Work to complete:
Start at the line with "run 2 against" in the records below, stop at the line with "- die area decreased by 1.5%", and return every line in that span exactly, the two end lines included.

Information:
★ ★ ★ ★ ★ ★ ★

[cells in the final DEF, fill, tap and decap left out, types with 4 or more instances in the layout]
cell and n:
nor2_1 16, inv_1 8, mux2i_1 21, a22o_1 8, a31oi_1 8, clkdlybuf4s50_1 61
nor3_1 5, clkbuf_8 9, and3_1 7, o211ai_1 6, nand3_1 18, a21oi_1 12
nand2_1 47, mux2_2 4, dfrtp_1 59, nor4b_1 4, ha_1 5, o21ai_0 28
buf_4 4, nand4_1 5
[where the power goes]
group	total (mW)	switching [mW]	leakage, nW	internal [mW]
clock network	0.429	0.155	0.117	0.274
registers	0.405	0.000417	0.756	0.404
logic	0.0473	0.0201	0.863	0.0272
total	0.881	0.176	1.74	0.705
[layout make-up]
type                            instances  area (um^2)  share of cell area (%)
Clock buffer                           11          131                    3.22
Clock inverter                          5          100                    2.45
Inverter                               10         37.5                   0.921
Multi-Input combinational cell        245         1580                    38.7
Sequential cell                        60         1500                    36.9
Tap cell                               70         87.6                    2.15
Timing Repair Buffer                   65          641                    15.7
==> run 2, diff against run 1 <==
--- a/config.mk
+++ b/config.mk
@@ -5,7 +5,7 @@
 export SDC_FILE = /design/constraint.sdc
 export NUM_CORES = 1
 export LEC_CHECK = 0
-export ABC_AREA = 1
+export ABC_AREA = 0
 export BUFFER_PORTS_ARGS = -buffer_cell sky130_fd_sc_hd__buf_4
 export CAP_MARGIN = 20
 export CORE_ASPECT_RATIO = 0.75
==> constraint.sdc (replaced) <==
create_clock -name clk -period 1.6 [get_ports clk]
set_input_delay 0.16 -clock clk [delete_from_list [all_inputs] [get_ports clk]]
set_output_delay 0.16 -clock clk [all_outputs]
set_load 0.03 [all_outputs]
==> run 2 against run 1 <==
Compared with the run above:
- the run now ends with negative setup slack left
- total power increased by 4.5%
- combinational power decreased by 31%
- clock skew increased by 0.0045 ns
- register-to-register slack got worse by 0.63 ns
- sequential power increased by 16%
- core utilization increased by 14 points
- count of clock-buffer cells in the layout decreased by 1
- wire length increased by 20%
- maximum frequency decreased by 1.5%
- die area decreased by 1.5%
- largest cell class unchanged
### src/rtl/mkmif_core_param.sv
// Parametrised Master Key Memory interface core: SPI mode-0 master for a 23K640-class serial SRAM.
// Optional zeroize sweep is built only when MKMIF_ZEROIZE_EN is defined.
module mkmif_core_param #(
  parameter int DATA_WIDTH = 32,
  parameter int ADDR_WIDTH = 11,
  parameter int DIV_WIDTH  = 16,
  parameter int MEM_BYTES  = 8192
) (
  input  logic                  clk,
  input  logic                  reset,
  output logic                  spi_sclk,
  output logic                  spi_cs_n,
  input  logic                  spi_do,
  output logic                  spi_di,
  input  logic                  read_op,
  input  logic                  write_op,
  input  logic                  zeroize_op,
  output logic                  ready,
  output logic                  valid,
  input  logic [DIV_WIDTH-1:0]  sclk_div,
  input  logic [ADDR_WIDTH-1:0] spi_addr,
  input  logic [DATA_WIDTH-1:0] spi_write_data,
  output logic [DATA_WIDTH-1:0] spi_read_data
);

  localparam int SR_W     = 24 + DATA_WIDTH;
  localparam int ZBITS    = 24 + MEM_BYTES * 8;
  localparam int MAX_BITS = (ZBITS > SR_W) ? ZBITS : SR_W;
  localparam int CNT_W    = $clog2(MAX_BITS + 1);
  localparam int BPW      = DATA_WIDTH / 8;

  localparam logic [DIV_WIDTH:0]   H_ONE = 1;
  localparam logic [CNT_W-1:0]     B_ONE = 1;

  typedef enum logic [2:0] {
    ST_INIT, ST_INIT_WAIT, ST_READY, ST_READ, ST_WRITE, ST_DONE
`ifdef MKMIF_ZEROIZE_EN
    , ST_ZEROIZE
`endif
  } state_t;

  typedef enum logic [1:0] {PH_SHIFT, PH_HOLD, PH_GAP} phase_t;

  state_t                r_state, w_next;
  phase_t                r_phase;
  logic                  r_busy, r_sclk, r_cs_n, r_di, r_valid;
  logic [SR_W-1:0]       r_sr;
  logic [DATA_WIDTH-1:0] r_rx, r_read_data;
  logic [CNT_W-1:0]      r_bits_left;
  logic [DIV_WIDTH:0]    r_hcnt;
  logic [DIV_WIDTH-1:0]  r_div;

  logic                  w_start, w_frame_done;
  logic [SR_W-1:0]       w_start_sr;
  logic [CNT_W-1:0]      w_start_bits;
  logic [DIV_WIDTH-1:0]  w_div_now;
  logic [15:0]           w_byte_addr;

`ifndef MKMIF_ZEROIZE_EN
  logic w_unused;
  assign w_unused = zeroize_op;
`endif

  assign w_div_now    = (sclk_div < DIV_WIDTH'(2)) ? DIV_WIDTH'(2) : sclk_div;
  assign w_byte_addr  = 16'(32'(spi_addr) * 32'(BPW));
  assign w_frame_done = r_busy && (r_phase == PH_GAP) && (r_hcnt == '0);

  always_ff @(posedge clk or posedge reset) begin
    if (reset) r_state <= ST_INIT;
    else       r_state <= w_next;
  end

  // NOTE: every output of this block is given a default first so no path leaves a latch behind.
  always_comb begin
    w_next       = r_state;
    w_start      = 1'b0;
    w_start_sr   = '0;
    w_start_bits = '0;
    case (r_state)
      ST_INIT: begin
        w_start      = 1'b1;
        w_start_sr   = {8'h01, 8'h41, {(DATA_WIDTH + 8){1'b0}}};
        w_start_bits = CNT_W'(16);
        w_next       = ST_INIT_WAIT;
      end
      ST_INIT_WAIT: if (w_frame_done) w_next = ST_READY;
      ST_READY, ST_DONE: begin
        w_next = ST_READY;
`ifdef MKMIF_ZEROIZE_EN
        if (zeroize_op) begin
          w_start      = 1'b1;
          w_start_sr   = {8'h02, 16'h0000, {DATA_WIDTH{1'b0}}};
          w_start_bits = CNT_W'(ZBITS);
          w_next       = ST_ZEROIZE;
        end else
`endif
        if (read_op) begin
          w_start      = 1'b1;
          w_start_sr   = {8'h03, w_byte_addr, {DATA_WIDTH{1'b0}}};
          w_start_bits = CNT_W'(SR_W);
          w_next       = ST_READ;
        end else if (write_op) begin
          w_start      = 1'b1;
          w_start_sr   = {8'h02, w_byte_addr, spi_write_data};
          w_start_bits = CNT_W'(SR_W);
          w_next       = ST_WRITE;
        end
      end
      ST_READ:    if (w_frame_done) w_next = ST_DONE;
      ST_WRITE:   if (w_frame_done) w_next = ST_DONE;
`ifdef MKMIF_ZEROIZE_EN
      ST_ZEROIZE: if (w_frame_done) w_next = ST_DONE;
`endif
      default:    w_next = ST_INIT;
    endcase
  end

  // Result register: cleared on every accepted op, loaded when a read frame completes.
  // NOTE: sequential state uses non-blocking assignments so all registers update from pre-edge values.
  always_ff @(posedge clk or posedge reset) begin
    if (reset) begin
      r_valid     <= 1'b0;
      r_read_data <= '0;
    end else begin
      if (w_start && r_state != ST_INIT) r_valid <= 1'b0;
      if (r_state == ST_READ && w_frame_done) begin
        r_valid     <= 1'b1;
        r_read_data <= r_rx;
      end
`ifdef MKMIF_ZEROIZE_EN
      if (r_state == ST_ZEROIZE && w_frame_done) r_read_data <= '0;
`endif
    end
  end

  // Frame engine: half-period counter drives SCLK; MOSI moves on falling edges, MISO sampled on rising.
  always_ff @(posedge clk or posedge reset) begin
    if (reset) begin
      r_busy      <= 1'b0;
      r_sclk      <= 1'b0;
      r_cs_n      <= 1'b1;
      r_di        <= 1'b0;
      r_phase     <= PH_SHIFT;
      r_hcnt      <= '0;
      r_bits_left <= '0;
      r_sr        <= '0;
      r_rx        <= '0;
      r_div       <= DIV_WIDTH'(2);
    end else if (w_start) begin
      r_busy      <= 1'b1;
      r_sclk      <= 1'b0;
      r_cs_n      <= 1'b0;
      r_di        <= w_start_sr[SR_W-1];
      r_sr        <= w_start_sr;
      r_phase     <= PH_SHIFT;
      r_bits_left <= w_start_bits;
      r_div       <= w_div_now;
      r_hcnt      <= {1'b0, w_div_now} - H_ONE;
    end else if (r_busy) begin
      if (r_hcnt != '0) begin
        r_hcnt <= r_hcnt - H_ONE;
      end else begin
        r_hcnt <= {1'b0, r_div} - H_ONE;
        case (r_phase)
          PH_SHIFT: begin
            if (!r_sclk) begin
              r_sclk <= 1'b1;
              r_rx   <= {r_rx[DATA_WIDTH-2:0], spi_do};
            end else begin
              r_sclk      <= 1'b0;
              r_bits_left <= r_bits_left - B_ONE;
              if (r_bits_left == B_ONE) begin
                r_phase <= PH_HOLD;
                r_di    <= 1'b0;
              end else begin
                r_sr <= {r_sr[SR_W-2:0], 1'b0};
                r_di <= r_sr[SR_W-2];
              end
            end
          end
          PH_HOLD: begin
            r_cs_n  <= 1'b1;
            r_phase <= PH_GAP;
            r_hcnt  <= {r_div, 1'b0} - H_ONE;
          end
          PH_GAP: begin
            r_busy  <= 1'b0;
            r_phase <= PH_SHIFT;
          end
          default: r_phase <= PH_SHIFT;
        endcase
      end
    end
  end

  assign spi_sclk      = r_sclk;
  assign spi_cs_n      = r_cs_n;
  assign spi_di        = r_di;
  assign ready         = (r_state == ST_READY) || (r_state == ST_DONE);
  assign valid         = r_valid;
  assign spi_read_data = r_read_data;

endmodule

★ ★ ★ ★ ★ ★ ★

Result for this exercise:
==> run 2 against run 1 <==
Compared with the run above:
- the run now ends with negative setup slack left
- total power increased by 4.5%
- combinational power decreased by 31%
- clock skew increased by 0.0045 ns
- register-to-register slack got worse by 0.63 ns
- sequential power increased by 16%
- core utilization increased by 14 points
- count of clock-buffer cells in the layout decreased by 1
- wire length increased by 20%
- maximum frequency decreased by 1.5%
- die area decreased by 1.5%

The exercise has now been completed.